10.6 It was further observed that, "It is well settled principle of law that the judgments are precedent of the statement of law laid down therein which is called as ratio decidendi and not the finding of the fact arrived by the court. Thus, the proposition that the ground floor is always advantageous than any other floor no matter what floor it is, where it is located and what is the prevailing conditions in the area are as to conduct of the business cannot be an absolute proposition of law and cannot be said to be a precedent in each case to negate the argument of the reasonableness and suitability of the accommodation particularly when the application for leave to defend is being considered. At this stage the Court is to see whether averments in the affidavit in support of application for leave to defend discloses facts which need investigation by evidence and trial, the leave to defend normally should not to be refused."

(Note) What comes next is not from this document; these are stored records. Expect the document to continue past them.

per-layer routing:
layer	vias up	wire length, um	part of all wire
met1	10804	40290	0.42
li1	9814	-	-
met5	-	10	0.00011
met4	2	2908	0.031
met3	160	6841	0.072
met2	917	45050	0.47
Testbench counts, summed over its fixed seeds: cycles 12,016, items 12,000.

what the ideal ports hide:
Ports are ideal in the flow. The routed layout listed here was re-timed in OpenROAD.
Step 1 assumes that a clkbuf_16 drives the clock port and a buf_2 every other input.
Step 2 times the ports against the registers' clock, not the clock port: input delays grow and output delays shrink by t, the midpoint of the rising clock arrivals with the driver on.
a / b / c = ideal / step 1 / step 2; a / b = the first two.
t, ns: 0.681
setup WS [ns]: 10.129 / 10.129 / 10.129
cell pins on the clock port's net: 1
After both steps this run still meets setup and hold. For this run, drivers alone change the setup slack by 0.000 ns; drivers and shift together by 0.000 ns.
What follows belongs to an exercise in optimizing a design on an open flow for small area, a short achievable clock period and few clock cycles; a production flow would make more cautious choices.
Where RTL was checked, it was by simulation tests only, not by an equivalence proof against the original.
No activity file was given, so power comes from the tool's default toggle rates.

==> flow/design.v (excerpt) <==
module frame_codec (
    input  wire        clk,
    input  wire        rst,           
    input  wire        enc_start,
    input  wire        enc_abort,
    input  wire        enc_ext,
    input  wire        enc_dir,       
    input  wire [7:0]  enc_nt,
    input  wire [7:0]  enc_id,
    input  wire [7:0]  enc_attr,
    input  wire [7:0]  enc_opcode,
    input  wire [15:0] enc_pl_len,
    output wire [15:0] pl_addr,       
    input  wire [7:0]  pl_rdata,
    output wire        tx_valid,      
    output wire [7:0]  tx_data,
    input  wire        tx_ready,
    output wire [1:0]  enc_st,
    output wire [1:0]  enc_err,
    output wire [2:0]  enc_cause,
    output wire [15:0] enc_check,
    input  wire        dec_start,
    input  wire        dec_abort,
    input  wire        dec_dir,
    input  wire        rx_valid,      
    input  wire [7:0]  rx_data,
    output wire        rx_ready,
    output wire        dpl_we,        
    output wire [15:0] dpl_waddr,
    output wire [7:0]  dpl_wdata,
    output wire [1:0]  dec_st,
    output wire [1:0]  dec_err,
    output wire [2:0]  dec_cause,
    output reg  [7:0]  dec_nt,
    output reg         dec_ext,
    output reg  [7:0]  dec_id,
    output reg  [7:0]  dec_attr,
    output reg  [7:0]  dec_opcode,
    output wire [15:0] dec_pl_len,
    output wire [15:0] dec_check
);
    localparam [7:0] FRAME_START = 8'h10, FRAME_END = 8'h16, EXT_MARK = 8'h90;
    function automatic [15:0] crc_step(input [15:0] crc, input [7:0] b);
        integer i;
        reg [15:0] c;
        begin
            c = crc ^ {b, 8'h00};
            for (i = 0; i < 8; i = i + 1)
                c = c[15] ? ((c << 1) ^ 16'h1021) : (c << 1);
            crc_step = c;
        end
    endfunction
    function automatic [3:0] legacy_len(input dir, input [7:0] opc);
        begin
            case ({dir, opc})
                {1'b0, 8'h3F}: legacy_len = {1'b1, 3'd4};    
                {1'b1, 8'h3F}: legacy_len = {1'b1, 3'd3};    
                {1'b1, 8'h21}: legacy_len = {1'b1, 3'd1};    
                default:       legacy_len = {1'b0, 3'd0};
            endcase
        end
    endfunction
    localparam [1:0] ST_IDLE = 2'd0, ST_BUSY = 2'd1, ST_DONE = 2'd2, ST_FAULT = 2'd3;
    localparam [3:0] N_NT = 4'd1, N_MARK = 4'd2, N_ID = 4'd3, N_ATTR = 4'd4, N_LENLO = 4'd5,
  ...
clock: 6.0 ns
lec_check: 0
cap_margin: 20
core_margin: 2
core_utilization: 40
setup_slack_margin: 3
slew_margin: 20
run.sh (not shown) runs the stock make flow with config.mk's settings and CLKGATE_MAP_FILE= SYNTH_SCRIPT=/design/flow/synth_recipe.tcl, a recipe that flattens the netlist after the stock synthesis.
==> next run, changes <==
==> flow/flow/run.sh (new file) <==
#!/bin/bash
# The standard layout, with every port buffered by a plain buffer (buf_1) instead of the
# delay buffer buffer_ports picks by default; repair upsizes it where timing needs.
set -euo pipefail
export BUFFER_PORTS_ARGS="-buffer_cell sky130_fd_sc_hd__buf_1"
bash standard.sh finish > standard.log 2>&1
==> flow/standard.sh (new file) <==
#!/bin/bash
# synth_recipe.tcl (not shown) runs the flow's synth.tcl, then flattens the netlist and writes it again
# the make line also repeats each setting of config.mk as NAME=value (left out here)
make -C /OpenROAD-flow-scripts/flow DESIGN_CONFIG=/design/flow/config.mk WORK_HOME=/design/flow/orfs CLKGATE_MAP_FILE= SYNTH_SCRIPT=/design/flow/synth_recipe.tcl "${@:-finish}"
--- a/flow/config.mk
+++ b/flow/config.mk
@@ -10,3 +10,3 @@
 export CORE_UTILIZATION = 40
-export SETUP_SLACK_MARGIN = 3
+export SETUP_SLACK_MARGIN = 3.8
 export SLEW_MARGIN = 20
removed: flow/run.sh
Outcome: Design area grows by 9.6%; die area stays the same; setup slack gains 0.24 ns; combinational power grows by 24%; routed wire length grows by 8.0%; maximum frequency grows by 8.8%.
No functional check of the RTL was part of any run of this note.

Setup of v22:
Another version of the RTL of frame_codec (not shown whole).
Size: roughly 1100 cells after synthesis, roughly 230 flip-flops, about 0.012 mm² of cells after synthesis.
// frame_codec
module frame_codec (
    input  wire        clk,
    input  wire        rst,           
    input  wire        enc_start,
    input  wire        enc_abort,
    input  wire        enc_ext,
    input  wire        enc_dir,       
    input  wire [7:0]  enc_nt,
    input  wire [7:0]  enc_id,
    input  wire [7:0]  enc_attr,
    input  wire [7:0]  enc_opcode,
    input  wire [15:0] enc_pl_len,
    output wire [15:0] pl_addr,       
    input  wire [7:0]  pl_rdata,
    output wire        tx_valid,      
    output wire [7:0]  tx_data,
    input  wire        tx_ready,
    output wire [1:0]  enc_st,
    output wire [1:0]  enc_err,
    output wire [2:0]  enc_cause,
    output wire [15:0] enc_check,
    input  wire        dec_start,
    input  wire        dec_abort,
    input  wire        dec_dir,
    input  wire        rx_valid,      
    input  wire [7:0]  rx_data,
    output wire        rx_ready,
    output wire        dpl_we,        
    output wire [15:0] dpl_waddr,
    output wire [7:0]  dpl_wdata,
    output wire [1:0]  dec_st,
  ...
==> flow/config.mk <==
export PLATFORM = sky130hd
export DESIGN_NAME = frame_codec
export DESIGN_NICKNAME = frame_codec
export VERILOG_FILES = /design/flow/design.v
export SDC_FILE = /design/flow/constraint.sdc
export NUM_CORES = 4
export LEC_CHECK = 0
export CAP_MARGIN = 5
export CORE_MARGIN = 2
export CORE_UTILIZATION = 55
export CTS_CLUSTER_DIAMETER = 100
export CTS_CLUSTER_SIZE = 20
export SETUP_SLACK_MARGIN = 3.6
export SLEW_MARGIN = 5
==> flow/constraint.sdc <==
create_clock -name core_clock -period 6.0 [get_ports {clk}]
set_input_delay 1.2000 -clock core_clock [delete_from_list [all_inputs] [get_ports {clk}]]
set_output_delay 1.2000 -clock core_clock [all_outputs]
set_load 0.01 [all_outputs]
standard.sh (not shown) runs the stock make flow with config.mk's settings and CLKGATE_MAP_FILE= SYNTH_SCRIPT=/design/flow/synth_recipe.tcl, a recipe that flattens the netlist after the stock synthesis.
==> flow/flow/run.sh <==
#!/bin/bash
# The standard layout, with every port buffered by a plain buffer (buf_1) instead of the
# delay buffer buffer_ports picks by default; repair upsizes it where timing needs.
set -euo pipefail
export BUFFER_PORTS_ARGS="-buffer_cell sky130_fd_sc_hd__buf_1"
bash standard.sh finish > standard.log 2>&1
Testbench counts of v22, summed over its fixed seeds: cycles 60,163.
For v58, these inputs were changed with respect to v22:
Settings: CORE_UTILIZATION now 65, was 55; CAP_MARGIN now 20, was 5; SLEW_MARGIN now 20, was 5.
On final hold slack: between v22 and v58, it ends up higher for v22. v58 ends up with higher final wirelength than v22 does. Changes observed in v58 relative to v22: via total after detailed routing went up 362, total DRC errors in the routed layout roughly the same, met3 track utilization from global routing picked up an extra 0.95 points. Width of the die, v22 and v58: smaller value in v58. Changes observed in v58 relative to v22: post-CTS setup-driven buffer insertion count higher, layout-stage area growth over the synthesis result has increased. Summary: with v22 as the reference, final cell count in v58 moved down by a few percent.
The inputs of v9 differ from those of v58 as listed below.
Settings: changing CORE_UTILIZATION from 65 to 55.
==> flow/flow/run.sh <==
#!/bin/bash
# The standard layout, with every port buffered by a plain buffer (buf_1) instead of the
# delay buffer buffer_ports picks by default (repair upsizes it where timing needs), clock
# tree synthesis without the dummy loads it adds for balancing, and a tighter setup margin
# for the repair after global routing.
set -euo pipefail
export BUFFER_PORTS_ARGS="-buffer_cell sky130_fd_sc_hd__buf_1"
export CTS_ARGS="-sink_clustering_enable -repair_clock_nets -sink_clustering_size 20 -sink_clustering_max_diameter 100 -dont_use_dummy_load"
bash standard.sh cts > standard_cts.log 2>&1
bash standard.sh SETUP_SLACK_MARGIN=3.7 finish > standard.log 2>&1
Findings:
Looking at the reports, v9 completed the entire flow and the layout it produced met the timing, design-rule and antenna checks. A class of the most critical setup path of register to register is what v58 shows, while register to primary output belongs to v9. Diff v58 -> v9 | overall global routing resource usage | decrease of 4.5 points. From v58 to v9 the numbers moved as follows: die area up about 18%, number of gates on the worst path with buffers counted shows a reduction of 8. Going from v58 to v9, wire length on met2 picked up an extra 370 µm, power spent charging and discharging nets went down.
Relative to v9, the following input files were edited for v55:
Settings: CORE_UTILIZATION changed from 55 to 50.
==> flow/flow/run.sh <==
#!/bin/bash
# The standard layout, with every port buffered by a plain buffer (buf_1) instead of the
# delay buffer buffer_ports picks by default (repair upsizes it where timing needs), and
# clock tree synthesis without the dummy loads it adds for balancing.
set -euo pipefail
export BUFFER_PORTS_ARGS="-buffer_cell sky130_fd_sc_hd__buf_1"
export CTS_ARGS="-sink_clustering_enable -repair_clock_nets -sink_clustering_size 20 -sink_clustering_max_diameter 100 -dont_use_dummy_load"
bash standard.sh finish > standard.log 2>&1
==> results.txt <==
- The flow did not stop early for v55: all stages ran, and the layout cleared the timing, design-rule and antenna checks.
- Summary of v55 over v9: first-iteration DRC count went up; proportion of layout cells with a drive suffix above 1 went down 6.6 points; total length of routed wires increased about 2.3%.

Another version of the RTL of frame_codec (not shown whole).
Size in the first run: roughly 1200 cells after synthesis, ~220 I/O pins, ~0.012 sq mm of cells after synthesis.
make LEC_CHECK=0 CAP_MARGIN=20 CORE_MARGIN=2 CORE_UTILIZATION=60 SETUP_SLACK_MARGIN=4 SLEW_MARGIN=20 finish   # period 6.0 ns
run.sh (not shown) runs the stock make flow with config.mk's settings and CLKGATE_MAP_FILE= SYNTH_SCRIPT=/design/flow/synth_recipe.tcl, a recipe that flattens the netlist after the stock synthesis.
Stock flow here: none of the scripts above is used.
Testbench counts at the start, summed over its fixed seeds: cycles 60,163.
Next try:
CORE_UTILIZATION = 40   (was 60)
SETUP_SLACK_MARGIN = not set   (was 4)
After rerunning:
- die area rose by 49%
- global-route usage fell by 16 points
- fmax fell by 19%
- critical path depth fell by 2
- design area fell by 16%

RTL: one of the versions met above, not the one the previous note started from.
Size: ~1100 cells after synthesis, roughly 230 flip-flops, ~12000 sq um of cells after synthesis.
## frame_codec
module frame_codec (
    input  wire        clk,
    input  wire        rst,           
    input  wire        enc_start,
    input  wire        enc_abort,
    input  wire        enc_ext,
    input  wire        enc_dir,       
    input  wire [7:0]  enc_nt,
    input  wire [7:0]  enc_id,
    input  wire [7:0]  enc_attr,
    input  wire [7:0]  enc_opcode,
    input  wire [15:0] enc_pl_len,
    output wire [15:0] pl_addr,       
    input  wire [7:0]  pl_rdata,
    output wire        tx_valid,      
    output wire [7:0]  tx_data,
    input  wire        tx_ready,
    output wire [1:0]  enc_st,
    output wire [1:0]  enc_err,
    output wire [2:0]  enc_cause,
    output wire [15:0] enc_check,
    input  wire        dec_start,
    input  wire        dec_abort,
    input  wire        dec_dir,
    input  wire        rx_valid,      
    input  wire [7:0]  rx_data,
    output wire        rx_ready,
    output wire        dpl_we,        
    output wire [15:0] dpl_waddr,
    output wire [7:0]  dpl_wdata,
    output wire [1:0]  dec_st,
    output wire [1:0]  dec_err,
    output wire [2:0]  dec_cause,
    output reg  [7:0]  dec_nt,
    output reg         dec_ext,
    output reg  [7:0]  dec_id,
    output reg  [7:0]  dec_attr,
    output reg  [7:0]  dec_opcode,
    output wire [15:0] dec_pl_len,
    output wire [15:0] dec_check
);
    localparam [7:0] FRAME_START = 8'h10, FRAME_END = 8'h16, EXT_MARK = 8'h90;
    function automatic [15:0] crc_step(input [15:0] crc, input [7:0] b);
        integer i;
        reg [15:0] c;
        begin
            c = crc ^ {b, 8'h00};
            for (i = 0; i < 8; i = i + 1)
                c = c[15] ? ((c << 1) ^ 16'h1021) : (c << 1);
            crc_step = c;
        end
    endfunction
    function automatic [3:0] legacy_len(input dir, input [7:0] opc);
        begin
            case ({dir, opc})
                {1'b0, 8'h3F}: legacy_len = {1'b1, 3'd4};    
                {1'b1, 8'h3F}: legacy_len = {1'b1, 3'd3};    
  ...
==> flow/config.mk <==
export PLATFORM = sky130hd
export DESIGN_NAME = frame_codec
export DESIGN_NICKNAME = frame_codec
export VERILOG_FILES = /design/flow/design.v
export SDC_FILE = /design/flow/constraint.sdc
export NUM_CORES = 4
export LEC_CHECK = 0
export CAP_MARGIN = 20
export CORE_MARGIN = 2
export CORE_UTILIZATION = 55
export CTS_CLUSTER_DIAMETER = 80
export CTS_CLUSTER_SIZE = 16
export SETUP_SLACK_MARGIN = 3.6
export SLEW_MARGIN = 20
==> flow/constraint.sdc <==
create_clock -name core_clock -period 6.0 [get_ports {clk}]
set_input_delay 1.2000 -clock core_clock [delete_from_list [all_inputs] [get_ports {clk}]]
set_output_delay 1.2000 -clock core_clock [all_outputs]
set_load 0.01 [all_outputs]
standard.sh (not shown) runs the stock make flow with config.mk's settings and CLKGATE_MAP_FILE= SYNTH_SCRIPT=/design/flow/synth_recipe.tcl, a recipe that flattens the netlist after the stock synthesis.
==> flow/flow/run.sh <==
#!/bin/bash
# The standard layout, with every port buffered by a plain buffer (buf_1) instead of the
# delay buffer buffer_ports picks by default; repair upsizes it where timing needs.
set -euo pipefail
export BUFFER_PORTS_ARGS="-buffer_cell sky130_fd_sc_hd__buf_1"
bash standard.sh finish > standard.log 2>&1
Testbench counts at the start, summed over its fixed seeds: cycles 60,163.
Then changed:
==> flow/flow/run.sh (replaced) <==
#!/bin/bash
# The standard layout, with every port buffered by a plain buffer (buf_1) instead of the
# delay buffer buffer_ports picks by default (repair upsizes it where timing needs), and
# clock tree synthesis without the dummy loads it adds for balancing.
set -euo pipefail
export BUFFER_PORTS_ARGS="-buffer_cell sky130_fd_sc_hd__buf_1"
export CTS_ARGS="-sink_clustering_enable -repair_clock_nets -sink_clustering_size 20 -sink_clustering_max_diameter 100 -dont_use_dummy_load"
bash standard.sh finish > standard.log 2>&1
- CTS_CLUSTER_DIAMETER: 80 -> 100
- CTS_CLUSTER_SIZE: 16 -> 20
After rerunning: The changed run finished with timing, DRC and antenna clean. Routed wire length shrinks by 0.54%. Worst hold slack hardly moves. Core utilization shrinks by 0.95 points. Global-route usage went down by 0.21 points. Clock-buffer cell count shrinks by 16. Final area goes down by 1.4%. Sequential share of layout area went up by 0.63 points. Clock power goes down by about 20%.
Then changed:
==> flow/flow/run.sh (replaced) <==
#!/bin/bash
# The standard layout, with every port buffered by a plain buffer (buf_1) instead of the
# delay buffer buffer_ports picks by default; repair upsizes it where timing needs.
set -euo pipefail
export BUFFER_PORTS_ARGS="-buffer_cell sky130_fd_sc_hd__buf_1"
bash standard.sh finish > standard.log 2>&1
- SETUP_SLACK_MARGIN: 3.6 -> 3.5
Worst setup slack loses 0.051 ns. Combinational power drops by 7.8%. Via count decreases by 1.6%. Wire length came out lower by 1.0%. Non-clock buffer count came out lower by 26. Die area does not change. Count of clock-buffer cells in the layout climbs by 9. Core utilization went down by 1.6 points. Final area fell by 2.4%. Total power barely changes.
Then changed:
- PLACE_DENSITY: default -> 0.75
- SETUP_SLACK_MARGIN: 3.5 -> 3.6
What happened:
- power grows by 0.99%
- core utilization grows by 1.9 points
- sequential power barely changes
- clock-buffer cell count does not change
- global-route usage grows by 0.95 points
- combinational power grows by 5.9%
- clock power barely changes
Then changed:
- PLACE_DENSITY: 0.75 -> default
- SETUP_SLACK_MARGIN: 3.6 -> 3.65
Effect: The new run passed the timing, design-rule and antenna checks. Design area goes up by 3.1%. Setup slack is better by 0.024 ns. Global-route usage falls by 0.26 points. Clock skew falls by 0.0034 ns.

what the ideal ports hide:
How much do the figures lean on ideal ports? The routed layouts below were timed once more, with nothing changed but the port constraints.
Step 1 (the two cells are an assumption about what drives the block):
set clk [get_ports {clk}]
set_driving_cell -lib_cell sky130_fd_sc_hd__clkbuf_16 $clk
set_driving_cell -lib_cell sky130_fd_sc_hd__buf_2 [delete_from_list [all_inputs] $clk]
Step 2 adds t to the input delays and takes it off the output delays; t is the mean of the earliest and latest rising clock arrival at the registers after step 1. Input paths then give back, and output paths get back, about the clock's delay inside the block.
a / b / c = no drivers / after step 1 / after step 2; a / b = the first two.
run	t (ns)	setup slack, ns	slew at the worst register clock pin (ns)
the first run of note 1	0.580	3.035 / 3.017 / 2.471	0.06 / 0.06
the second run of note 1	0.567	3.274 / 3.274 / 2.941	0.06 / 0.06
v22	0.524	3.614 / 3.563 / 3.158	0.09 / 0.09
v58	0.532	3.557 / 3.542 / 3.115	0.10 / 0.10
v9	0.515	3.627 / 3.577 / 3.152	0.09 / 0.09
v55	0.524	3.546 / 3.499 / 3.105	0.10 / 0.10
the first run of note 3	0.580	3.081 / 3.030 / 3.051	0.07 / 0.07
the second run of note 3	0.564	2.377 / 2.327 / 2.275	0.07 / 0.07
the first run of note 4	0.530	3.591 / 3.546 / 3.131	0.08 / 0.08
the second run of note 4	0.514	3.602 / 3.551 / 3.151	0.09 / 0.09
the third run of note 4	0.538	3.551 / 3.502 / 3.049	0.09 / 0.09
the fourth run of note 4	0.528	3.574 / 3.526 / 3.094	0.09 / 0.09
the fifth run of note 4	0.532	3.598 / 3.546 / 3.121	0.09 / 0.09
After both steps every run listed still meets setup and hold. The setup slack of the first run of note 1, which loses most, moves by -0.018 ns with the drivers and by -0.564 ns with both steps.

10.7 Thus, from the above it is apparent that not only there is a serious doubt as to the bonafide of the petitioner, even there is a reasonable doubt concerning the availability of alternative accommodation.
11. In the light of aforesaid discussion, it is held that the respondent has succeeded in raising triable issues in his leave to defend application. Accordingly, the application of the respondent seeking leave to defend the E60/14 Rakesh Taneja v. Mohan Kr. Garg Page 23 of 24 eviction petition is allowed. Let the WS be filed within four weeks from today with copy to the other side.
Ordered accordingly.
Announced in the open court (Satish Kumar Arora)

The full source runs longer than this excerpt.